Problem statement
Nothing but the lines from the one that contains "set clk_period 6.4" through the end of the listing should appear, set down exactly.

The data
==> flow/design.v <==
module dff (
    output reg q,   
    input d,   
    input wen,   
    input clk,  
    input rst   
);
  always @(posedge clk) begin
    q <= rst ? 0 : (wen ? d : q);
  end
endmodule   
module Bitcell(
    input clk,
    input rst,
    input d, 
    input wen,  
    input ren1,  
    input ren2,  
    inout bitline1,
    inout bitline2
);
wire out;
dff flip_flop(.q(out), 
              .d(d), 
              .wen(wen), 
              .clk(clk), 
              .rst(rst)
);
assign bitline1 = ren1 ? out : 1'bz;
assign bitline2 = ren2 ? out : 1'bz;
endmodule
module ror(
    input[15:0] Ain,
    input[3:0] shamt,
    output[15:0] Aout
);
wire[15:0] R1, R2, R4, R8;  
assign R1 = shamt[0] ? {Ain[0] , Ain[15:1]} : Ain;
assign R2 = shamt[1] ? {R1[1:0], R1[15:2]} : R1;
assign R4 = shamt[2] ? {R2[3:0], R2[15:4]} : R2;
assign R8 = shamt[3] ? {R4[7:0] , R4[15:8]} :R4;
assign Aout = R8;
endmodule
module sll(
    input[15:0] Ain,
    input[3:0] shamt,
    output[15:0] Aout
);
wire[15:0] At1, At2, At4, At8;  
assign At1 = shamt[0] ? (Ain << 1) : Ain;
assign At2 = shamt[1] ? (At1 << 2) : At1;
assign At4 = shamt[2] ? (At2 << 4) : At2;
assign At8 = shamt[3] ? (At4 << 8) : At4;
assign Aout = At8;
endmodule
==> design/flow/design.v <==
module CLA(
    input [3:0]G,
    input [3:0]P,
    input Cin,
    output [3:0]Cout
);
    assign Cout[0] = G[0] | (P[0] & Cin);
    assign Cout[1] = G[1] | (P[1] & Cout[0]);
    assign Cout[2] = G[2] | (P[2] & Cout[1]);
    assign Cout[3] = G[3] | (P[3] & Cout[2]);
endmodule
module adder_1bit (
    input A,
    input B,
    input  C,
    output Sum,
    output G,
    output P );
    assign G = (A & B);
    assign P = (A | B);
    assign Sum = A ^ B ^ C;  
endmodule 
module adder_4bit (
    input [3:0]A,
    input [3:0]B,
    input C,
    output [3:0]Sum,
    output Cout,    
    output P,
    output G,
    output ovfl  );
wire [3:0]Carry;
wire [3:0]Pp;
wire [3:0]Gg;
adder_1bit add0 (.A(A[0]), .B(B[0]), .C(C), .Sum(Sum[0]), .G(Gg[0]), .P(Pp[0]));
adder_1bit add1 (.A(A[1]), .B(B[1]), .C(Carry[0]), .Sum(Sum[1]), .G(Gg[1]), .P(Pp[1]));
adder_1bit add2 (.A(A[2]), .B(B[2]), .C(Carry[1]), .Sum(Sum[2]), .G(Gg[2]), .P(Pp[2]));
adder_1bit add3 (.A(A[3]), .B(B[3]), .C(Carry[2]), .Sum(Sum[3]), .G(Gg[3]), .P(Pp[3]));
CLA cla1 (.G(Gg),.P(Pp), .Cin(C), .Cout(Carry));
assign P = Pp[0] & Pp[1] & Pp[2] & Pp[3] ;
assign G = Gg[3] | (Pp[3] & Gg[2]) | (Pp[3] & Pp[2] & Gg[1]) |(Pp[3] & Pp[2] & Pp[1] & Gg[0]) ;
assign Cout = Carry[3];
assign ovfl = (A[3] & B[3] & !Sum[3]) | (!A[3] & !B[3] & Sum[3]);  
endmodule
module claAddSub(
    input[15:0] A,
    input[15:0] Bin,
    input Cin,
    input isSub,
    output [15:0] S,
    output Cout,
    output ovfl
); 
wire [15:0] B;
wire [3:0]dummy;
wire [3:0]dummy2;
assign B =  Bin ^ {16{isSub}}; 
wire[3:0] LAcarry;
wire[3:0] gen;
wire[3:0] prop;
adder_4bit adder1(
    .A(A[3:0]),
    .B(B[3:0]),
    .C(isSub),
    .Sum(S[3:0]),
    .Cout(dummy2[0]),
    .P(prop[0]),
    .G(gen[0]),
    .ovfl(dummy[0])
);
adder_4bit adder2(
    .A(A[7:4]),
    .B(B[7:4]),
    .C(LAcarry[0]),
    .Sum(S[7:4]),
    .Cout(dummy2[1]),
    .P(prop[1]),
    .G(gen[1]),
    .ovfl(dummy[1])
);
adder_4bit adder3(
    .A(A[11:8]),
    .B(B[11:8]),
    .C(LAcarry[1]),
    .Sum(S[11:8]),
    .Cout(dummy[2]),
    .P(prop[2]),
    .G(gen[2]),
    .ovfl(dummy[2])
);
adder_4bit adder4(
    .A(A[15:12]),
    .B(B[15:12]),
    .C(LAcarry[2]),
    .Sum(S[15:12]),
    .Cout(dummy2[3]),
    .P(prop[3]),
    .G(gen[3]),
    .ovfl(dummy[3])
);
CLA cla1 (.G(gen),.P(prop), .Cin(isSub), .Cout(LAcarry));
assign ovfl = (!A[15] & !B[15] & S[15]) | (A[15] & B[15] & !S[15]);
assign Cout = LAcarry[3];
endmodule
module pc_control(
    input [15:0] pc_in,
    input [8:0] imm,
    input [2:0] FLAG,
    input [2:0] C,
    input [15:0] rd1,
    output [15:0] pc_out,
    output [15:0] pc_update
);
wire [15:0] SEXTImm;
assign SEXTImm = {{7{imm[8]}}, imm[8:0]};
wire [15:0] targetAddr; 
assign targetAddr = SEXTImm << 1;
wire N = FLAG[0];
wire V = FLAG[1];
wire Z = FLAG[2];
wire[15:0] PC_update, target_address, ta_temp;
claAddSub pcAddr(.A(pc_in), .Bin(16'd2), .Cin(1'b0), .isSub(1'b0), .S(PC_update) 
                );
claAddSub targAddr(.A(PC_update), .Bin(targetAddr), .Cin(1'b0), .isSub(1'b0), .S(ta_temp));
wire[15:0] rd1Val;
assign rd1Val = (rd1 === 16'bx) ? 16'd0 : rd1;
assign target_address = ta_temp ^ rd1Val;  
reg [15:0] out;
always @(*) begin
    case (C)
    3'b000:
        out = !Z ? target_address : PC_update;
    3'b001:
        out = Z ? target_address : PC_update;
    3'b010:
        out = (!Z & !N) ? target_address  : PC_update;
    3'b011:
        out = N ? target_address : PC_update;
    3'b100:
        out = (Z | (!Z & !N)) ? target_address : PC_update;
    3'b101:
        out = (N | Z) ? target_address : PC_update;
    3'b110:
        out = V ? target_address : PC_update;
    3'b111:
        out = target_address;
    default:
        out = PC_update;
    endcase
end
assign pc_out = out;
assign pc_update = PC_update;
endmodule
==> design/flow/run.sh <==
#!/bin/bash
# OpenROAD 26Q1-2900-gdf79404cd8, Yosys 0.63+post, stock flow scripts
make -C /OpenROAD-flow-scripts/flow DESIGN_CONFIG=/design/flow/config.mk WORK_HOME=/design/flow/orfs finish
==> design/flow/config.mk <==
export PLATFORM = sky130hd
export DESIGN_NAME = pc_control
export DESIGN_NICKNAME = pc_control
export VERILOG_FILES = /design/flow/design.v
export SDC_FILE = /design/flow/constraint.sdc
export NUM_CORES = 4
export LEC_CHECK = 1
export CORE_AREA = 10 10 93 93
export DIE_AREA = 0 0 103 103
==> design/flow/constraint.sdc <==
current_design pc_control

set clk_period 6.4
set clk_io_pct 0.2

create_clock -name clk0 -period $clk_period

set non_clock_inputs [all_inputs -no_clocks]
set_input_delay [expr $clk_period * $clk_io_pct] -clock clk0 $non_clock_inputs
set_output_delay [expr $clk_period * $clk_io_pct] -clock clk0 [all_outputs]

Your solution
set clk_period 6.4
set clk_io_pct 0.2

create_clock -name clk0 -period $clk_period

set non_clock_inputs [all_inputs -no_clocks]
set_input_delay [expr $clk_period * $clk_io_pct] -clock clk0 $non_clock_inputs
set_output_delay [expr $clk_period * $clk_io_pct] -clock clk0 [all_outputs]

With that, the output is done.